Abstract

In this work we aim at the description, study and numerical investigation of the fluid-structure interaction (FSI) problem applied to hemodynamics. The FSI model considered consists of the Navier-Stokes equations on moving domains modeling blood as a viscous incompressible fluid and the elasticity equation modeling the arterial wall. The fluid equations are derived in an arbitrary Lagrangian-Eulerian (ALE) frame of reference. Several existing formulations and discretizations are discussed, providing a state of the art on the subject. The main new contributions and advancements consist of: A description of the Newton method for FSI-ALE, with details on the implementation of the shape derivatives block assembling, considerations about parallel performance, the analytic derivation of the derivative terms for different formulations (conservative or not) and for different types of boundary conditions. The implementation and analysis of a new category of preconditioners for FSI (applicable also to more general coupled problems). The framework set up is general and extensible. The proposed preconditioners allow, in particular, a separate treatment of each field, using a different preconditioning strategy in each case. An estimate for the condition number of the preconditioned system is proposed, showing how preconditioners of this type depend on the coupling, and explaining the good performance they exhibit when increasing the number of processors. The improvement of the free (distributed under LGPL licence) parallel finite elements library LifeV. Most of the methods described have been implemented within this library during the period of this PhD and all the numerical tests reported were run using this framework.
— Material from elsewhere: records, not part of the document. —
--- config.mk ---
export PLATFORM = sky130hd
export DESIGN_NAME = strap_pin_mux
export DESIGN_NICKNAME = d
export VERILOG_FILES = /design/src/strap_pin_pkg.sv /design/src/pin_sync.sv /design/src/strap_pin_mux.sv
export SDC_FILE = /design/constraint.sdc
export NUM_CORES = 1
export LEC_CHECK = 0
export CORE_MARGIN = 1
export CORE_UTILIZATION = 25
export CTS_BUF_LIST = sky130_fd_sc_hd__clkbuf_16
export DETAILED_ROUTE_END_ITERATION = 10
export DONT_BUFFER_PORTS = 1
export GPL_TIMING_DRIVEN = 0
export MAX_ROUTING_LAYER = met4
export PLACE_DENSITY = 0.46
export SYNTH_ARGS = -nofsm -noshare
export SYNTH_HDL_FRONTEND = slang
export SYNTH_SLANG_ARGS = --single-unit
--- constraint.sdc ---
create_clock -name clk -period 6.6 [get_ports clk]
set_input_delay 0.66 -clock clk [delete_from_list [all_inputs] [get_ports clk]]
set_output_delay 0.66 -clock clk [all_outputs]
set_load 0.005 [all_outputs]
--- src/strap_pin_pkg.sv ---
// Constants for the start-up strap and pin function multiplexer
package strap_pin_pkg;

   // ****************************************************************
   // Register byte offsets
   // ****************************************************************
   localparam logic [5:0] off_system_control = 6'h00; // Data pin mode and group select
   localparam logic [5:0] off_power_management = 6'h04; // Multiplier, divider, pin clock
   localparam logic [5:0] off_running_reset = 6'h08; // Running reset enable
   localparam logic [5:0] off_flag_control = 6'h0c; // Flag pin drive
   localparam logic [5:0] off_status = 6'h10; // Read-only state

   // ****************************************************************
   // Field positions
   // ****************************************************************
   localparam int mode_lsb = 0; // Data pin mode, 3 bits
   localparam int group_lsb = 4; // Flag/PWM group select, 4 bits
   localparam int mult_lsb = 0; // PLL multiplier, 6 bits
   localparam int div_lsb = 6; // PLL divider, 2 bits
   localparam int clk_sel_bit = 12; // Pin drives PLL clock instead of reset out
   localparam int run_reset_bit = 0; // Pin becomes running reset input
   localparam int flag_out_lsb = 0; // Flag output levels, 4 bits
   localparam int flag_drive_lsb = 4; // Flag output enables, 4 bits

   // ****************************************************************
   // Data pin modes
   // ****************************************************************
   localparam logic [2:0] mode_port_all = 3'h0; // All pins external port data
   localparam logic [2:0] mode_flags_upper = 3'h1; // Flags/PWM on 31-16
   localparam logic [2:0] mode_flags_mid = 3'h2; // Plus flags on 15-8
   localparam logic [2:0] mode_flags_all = 3'h3; // All flags
   localparam logic [2:0] mode_acq_port = 3'h4; // Acquisition port, port data low byte
   localparam logic [2:0] mode_acq_flags = 3'h5; // Acquisition port, flags low byte
   localparam logic [2:0] mode_reserved = 3'h6; // Must not be selected
   localparam logic [2:0] mode_tristate = 3'h7; // All pins high-impedance

   // ****************************************************************
   // Strap codes and values
   // ****************************************************************
   localparam logic [1:0] boot_spi_slave = 2'h0;
   localparam logic [1:0] boot_spi_master = 2'h1;
   localparam logic [1:0] boot_ext_memory = 2'h2;
   localparam logic [1:0] strap_reserved = 2'h3;
   localparam logic [1:0] ratio_code_6 = 2'h0;
   localparam logic [1:0] ratio_code_32 = 2'h1;
   localparam logic [1:0] ratio_code_16 = 2'h2;
   localparam logic [5:0] mult_6 = 6'h06;
   localparam logic [5:0] mult_32 = 6'h20;
   localparam logic [5:0] mult_16 = 6'h10;

   // ****************************************************************
   // Reset values and counts
   // ****************************************************************
   localparam logic [2:0] mode_reset = 3'h0; // Port data after reset
   localparam logic [1:0] div_reset = 2'h0;
   localparam int lock_cycles = 4096; // Reference clock cycles for PLL lock
   localparam logic [31:0] reset_vector = 32'h0008_0000; // Arbitrary default vector

endpackage

--- src/pin_sync.sv ---
// Three-stage pin input synchroniser with agreement filter
`timescale 1ns/1ps
module pin_sync #(
   parameter int width = 8
) (
   input wire logic clk,
   input wire logic [width-1:0] pin,
   output logic [width-1:0] level
);

   // ****************************************************************
   // Storage
   // ****************************************************************
   typedef struct packed {
      logic [width-1:0] s1; // First stage, read by s2 only
      logic [width-1:0] s2; // Second stage
      logic [width-1:0] s3; // Third stage
      logic [width-1:0] level; // Accepted level
   } sync_t;

   sync_t r;
   sync_t next_r;

   // Shift and accept a bit once stages two and three agree
   always_comb begin
      next_r = r;
      next_r.s1 = pin;
      next_r.s2 = r.s1;
      next_r.s3 = r.s2;
      for (int i = 0; i < width; i++) begin
         if (r.s2[i] == r.s3[i]) begin
            next_r.level[i] = r.s3[i];
         end
      end
   end

   // No reset so that straps flow through while reset is held
   always_ff @(posedge clk) begin
      r <= next_r;
   end

   assign level = r.level;

endmodule

--- src/strap_pin_mux.sv ---
// Start-up strap capture, PLL lock wait and pin function multiplexer
// Behaviour
// - Modes 000-011 place port data and flags
// - Modes 100/101 route acquisition port inputs
// - Mode 110 reserved, 111 tri-states pins
// - Flag/PWM choice changes in groups of four
// - Boot straps: slave, master, external memory
// - Ratio straps select 6, 32 or 16
// - Software multiplier/divider write overrides strap ratio
// - Wait 4096 reference cycles after reset release
// - Then core starts at reset vector
// - Clock pin: reset out, bit 12 clock
// - Running reset bit 0 makes pin input
//
// Implementation choices: the placing of the registers and register access over Avalon-MM.
`timescale 1ns/1ps
module strap_pin_mux #(
   parameter int lock_wait = strap_pin_pkg::lock_cycles,
   parameter logic [31:0] vector = strap_pin_pkg::reset_vector
) (
   input wire logic clk,
   input wire logic rst,
   input wire logic [5:0] avs_address,
   input wire logic avs_read,
   input wire logic avs_write,
   input wire logic [31:0] avs_writedata,
   output logic [31:0] avs_readdata,
   output logic avs_waitrequest,
   input wire logic [1:0] boot_strap_pins,
   input wire logic [1:0] core_ratio_strap_pins,
   output logic [1:0] boot_mode,
   output logic [5:0] pll_multiplier,
   output logic [1:0] pll_divider,
   output logic core_run,
   output logic fetch_start,
   output logic [31:0] fetch_address,
   input wire logic pll_clock_level,
   input wire logic clock_pin_in,
   output logic clock_pin_out,
   output logic clock_pin_oe_n,
   output logic running_reset,
   input wire logic [3:0] flag_pin_in,
   output logic [3:0] flag_pin_out,
   output logic [3:0] flag_pin_oe_n,
   input wire logic [31:0] data_pin_in,
   output logic [31:0] data_pin_out,
   output logic [31:0] data_pin_oe_n,
   input wire logic [31:0] external_port_data_out,
   input wire logic external_port_data_drive,
   output logic [31:0] external_port_data_in,
   input wire logic [15:0] upper_flag_out,
   input wire logic [15:0] upper_flag_drive,
   input wire logic [15:0] pwm_out,
   input wire logic [15:0] lower_flag_out,
   input wire logic [15:0] lower_flag_drive,
   output logic [23:0] parallel_acquisition_port,
   output logic [2:0] data_mode
);

   // ****************************************************************
   // State
   // ****************************************************************
   typedef struct packed {
      logic waitrequest; // Bus stall, high while idle
      logic [31:0] readdata; // Bus read data
      logic [2:0] mode; // Data pin mode
      logic [3:0] group_pwm; // Per group of four: 1 selects PWM
      logic [5:0] mult; // Active multiplier
      logic [1:0] div; // Active divider
      logic clk_sel; // Pin drives PLL clock
      logic override; // Software has set the ratio
      logic run_reset_en; // Pin is running reset input
      logic [3:0] flag_out; // Flag output levels
      logic [3:0] flag_drive; // Flag output enables
      logic captured; // Straps taken since release
      logic [1:0] boot; // Latched boot code
      logic [1:0] ratio; // Latched ratio code
      logic [12:0] lock_cnt; // PLL lock wait counter
      logic locked; // Lock wait complete
      logic core_run; // Core allowed to execute
      logic fetch_start; // One-cycle start pulse
      logic running_reset; // Running reset held by pin
      logic clk_out; // Clock pin level
      logic clk_oe_n; // Clock pin enable, low drives
      logic [3:0] flag_pin_oe_n; // Flag pin enables, low drives
      logic [31:0] data_out; // Data pin levels
      logic [31:0] data_oe_n; // Data pin enables, low drives
      logic [23:0] acq; // Acquisition port capture
   } state_t;

   state_t r;
   state_t next_r;

   // ****************************************************************
   // Pin synchronisers
   // ****************************************************************
   logic [40:0] synced; // Straps, flags, clock pin and data after filtering

   pin_sync #(
      .width(41)
   ) u_sync (
      .clk(clk),
      .pin({boot_strap_pins, core_ratio_strap_pins, flag_pin_in, clock_pin_in, data_pin_in}),
      .level(synced)
   );

   logic [1:0] boot_sync; // Boot strap level
   logic [1:0] ratio_sync; // Ratio strap level
   logic [3:0] flag_sync; // Flag pin levels
   logic clock_pin_sync; // Running reset pin level
   logic [31:0] data_sync; // Data pin levels

   assign boot_sync = synced[40:39];
   assign ratio_sync = synced[38:37];
   assign flag_sync = synced[36:33];
   assign clock_pin_sync = synced[32];
   assign data_sync = synced[31:0];

   // ****************************************************************
   // Next-state logic
   // ****************************************************************
   logic access; // Bus request in its answer cycle
   logic [5:0] strap_mult; // Multiplier decoded from ratio straps

   // Decode ratio straps; reserved code keeps the lowest ratio
   always_comb begin
      unique case (ratio_sync)
         strap_pin_pkg::ratio_code_32: strap_mult = strap_pin_pkg::mult_32;
         strap_pin_pkg::ratio_code_16: strap_mult = strap_pin_pkg::mult_16;
         default: strap_mult = strap_pin_pkg::mult_6;
      endcase
   end

   // Bus, configuration, start-up sequence and pin steering
   always_comb begin
      next_r = r;
      access = (avs_read || avs_write) && !r.waitrequest;
      next_r.fetch_start = 1'b0;

      // Bus answer: drop waitrequest one cycle after a request appears
      if (access) begin
         next_r.waitrequest = 1'b1;
      end else if (avs_read || avs_write) begin
         next_r.waitrequest = 1'b0;
      end
      // Read data stands for the answer cycle only
      next_r.readdata = 32'h0000_0000;
      // Capture read data as the request is taken
      if ((avs_read) && r.waitrequest) begin
         unique case (avs_address)
            strap_pin_pkg::off_system_control: begin
               next_r.readdata[strap_pin_pkg::mode_lsb +: 3] = r.mode;
               next_r.readdata[strap_pin_pkg::group_lsb +: 4] = r.group_pwm;
            end
            strap_pin_pkg::off_power_management: begin
               next_r.readdata[strap_pin_pkg::mult_lsb +: 6] = r.mult;
               next_r.readdata[strap_pin_pkg::div_lsb +: 2] = r.div;
               next_r.readdata[strap_pin_pkg::clk_sel_bit] = r.clk_sel;
            end
            strap_pin_pkg::off_running_reset: begin
               next_r.readdata[strap_pin_pkg::run_reset_bit] = r.run_reset_en;
            end
            strap_pin_pkg::off_flag_control: begin
               next_r.readdata[strap_pin_pkg::flag_out_lsb +: 4] = r.flag_out;
               next_r.readdata[strap_pin_pkg::flag_drive_lsb +: 4] = r.flag_drive;
            end
            // Status is built from live state
            strap_pin_pkg::off_status: begin
               next_r.readdata = {19'h00000, r.override, flag_sync, r.running_reset,
                  r.core_run, r.locked, (r.boot == strap_pin_pkg::strap_reserved) ||
                  (r.ratio == strap_pin_pkg::strap_reserved), r.ratio, r.boot};
            end
            default: next_r.readdata = 32'h0000_0000;
         endcase
      end

      // Register writes take effect at the answer edge
      if (access && avs_write) begin
         unique case (avs_address)
            strap_pin_pkg::off_system_control: begin
               next_r.mode = avs_writedata[strap_pin_pkg::mode_lsb +: 3];
               next_r.group_pwm = avs_writedata[strap_pin_pkg::group_lsb +: 4];
            end
            strap_pin_pkg::off_power_management: begin
               next_r.mult = avs_writedata[strap_pin_pkg::mult_lsb +: 6];
               next_r.div = avs_writedata[strap_pin_pkg::div_lsb +: 2];
               next_r.clk_sel = avs_writedata[strap_pin_pkg::clk_sel_bit];
               next_r.override = 1'b1;
            end
            strap_pin_pkg::off_running_reset: begin
               next_r.run_reset_en = avs_writedata[strap_pin_pkg::run_reset_bit];
            end
            strap_pin_pkg::off_flag_control: begin
               next_r.flag_out = avs_writedata[strap_pin_pkg::flag_out_lsb +: 4];
               next_r.flag_drive = avs_writedata[strap_pin_pkg::flag_drive_lsb +: 4];
            end
            // Unmapped and read-only offsets ignored
            default: begin
               next_r.mode = r.mode;
            end
         endcase
      end

      // Latch straps at the first edge after reset release
      if (!r.captured) begin
         next_r.captured = 1'b1;
         next_r.boot = boot_sync;
         next_r.ratio = ratio_sync;
         // A software ratio survives capture
         if (!r.override) begin
            next_r.mult = strap_mult;
         end
      end

      // Count reference cycles for PLL lock, then let the core run
      if (!r.locked) begin
         if (r.lock_cnt == 13'(lock_wait - 1)) begin
            next_r.locked = 1'b1;
         end
         next_r.lock_cnt = r.lock_cnt + 13'h0001;
      end
      // Running reset follows the filtered pin
      next_r.running_reset = r.run_reset_en && !clock_pin_sync;
      next_r.core_run = r.locked && !r.running_reset;
      // Start pulse as the core is released
      if (r.locked && !r.running_reset && !r.core_run) begin
         next_r.fetch_start = 1'b1;
      end

      // Multi-purpose clock pin: input, PLL clock or reset out
      if (r.run_reset_en) begin
         next_r.clk_oe_n = 1'b1;
         next_r.clk_out = 1'b0;
      end else if (r.clk_sel) begin
         next_r.clk_oe_n = 1'b0;
         next_r.clk_out = pll_clock_level;
      end else begin
         next_r.clk_oe_n = 1'b0;
         next_r.clk_out = r.core_run;
      end

      // Flag pins stay released until software enables a driver
      next_r.flag_pin_oe_n = ~r.flag_drive;

      // Data pin steering per bit
      for (int i = 0; i < 32; i++) begin
         next_r.data_out[i] = external_port_data_out[i];
         next_r.data_oe_n[i] = !external_port_data_drive;
         unique case (r.mode)
            strap_pin_pkg::mode_port_all: begin
               next_r.data_oe_n[i] = !external_port_data_drive;
            end
            strap_pin_pkg::mode_flags_upper, strap_pin_pkg::mode_flags_mid,
            strap_pin_pkg::mode_flags_all: begin
               // Upper half: flag or PWM per group
               if (i >= 16) begin
                  if (r.group_pwm[(i - 16) / 4]) begin
                     next_r.data_out[i] = pwm_out[i - 16];
                     next_r.data_oe_n[i] = 1'b0;
                  end else begin
                     next_r.data_out[i] = upper_flag_out[i - 16];
                     next_r.data_oe_n[i] = !upper_flag_drive[i - 16];
                  end
               end else if ((i >= 8 && r.mode != strap_pin_pkg::mode_flags_upper) ||
                  r.mode == strap_pin_pkg::mode_flags_all) begin
                  next_r.data_out[i] = lower_flag_out[i];
                  next_r.data_oe_n[i] = !lower_flag_drive[i];
               end
            end
            // Acquisition pins are inputs only
            strap_pin_pkg::mode_acq_port, strap_pin_pkg::mode_acq_flags: begin
               if (i >= 8) begin
                  next_r.data_out[i] = 1'b0;
                  next_r.data_oe_n[i] = 1'b1;
               end else if (r.mode == strap_pin_pkg::mode_acq_flags) begin
                  next_r.data_out[i] = lower_flag_out[i];
                  next_r.data_oe_n[i] = !lower_flag_drive[i];
               end
            end
            // Reserved code acts as tri-state
            strap_pin_pkg::mode_reserved, strap_pin_pkg::mode_tristate: begin
               next_r.data_out[i] = 1'b0;
               next_r.data_oe_n[i] = 1'b1;
            end
         endcase
      end

      // Acquisition port sees pins 31-8 only in its modes
      if (r.mode == strap_pin_pkg::mode_acq_port || r.mode == strap_pin_pkg::mode_acq_flags) begin
         next_r.acq = data_sync[31:8];
      end else begin
         next_r.acq = 24'h000000;
      end
   end

   // ****************************************************************
   // State register
   // ****************************************************************
   // Asynchronous reset loads constants only
   always_ff @(posedge clk or posedge rst) begin
      if (rst) begin
         // Clear all, then non-zero values
         r <= '0;
         r.waitrequest <= 1'b1;
         r.mode <= strap_pin_pkg::mode_reset;
         r.mult <= strap_pin_pkg::mult_6;
         r.div <= strap_pin_pkg::div_reset;
         r.clk_oe_n <= 1'b0;
         r.flag_pin_oe_n <= 4'hf;
         r.data_oe_n <= 32'hffff_ffff;
      end else begin
         r <= next_r;
      end
   end

   // ****************************************************************
   // Outputs
   // ****************************************************************
   assign avs_readdata = r.readdata;
   assign avs_waitrequest = r.waitrequest;
   assign boot_mode = r.boot;
   assign pll_multiplier = r.mult;
   assign pll_divider = r.div;
   assign core_run = r.core_run;
   assign fetch_start = r.fetch_start;
   assign fetch_address = vector;
   assign clock_pin_out = r.clk_out;
   assign clock_pin_oe_n = r.clk_oe_n;
   assign running_reset = r.running_reset;
   assign flag_pin_out = r.flag_out;
   assign flag_pin_oe_n = r.flag_pin_oe_n;
   assign data_pin_out = r.data_out;
   assign data_pin_oe_n = r.data_oe_n;
   assign external_port_data_in = data_sync;
   assign parallel_acquisition_port = r.acq;
   assign data_mode = r.mode;

endmodule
The simulation of clinical cases with patient-specific data and geometry, the comparison on simulations of physiological interest between different models (rigid, FSI, 1D), discretizations and methods to solve the nonlinear system. A methodology to obtain patient-specific FSI simulations starting from the raw medical data and using a set of free software tools is described. This pipeline from imaging to simulation can help medical doctors in diagnosis and decision making, and in understanding the implication of indicators such as the wall shear stress in the pathogenesis.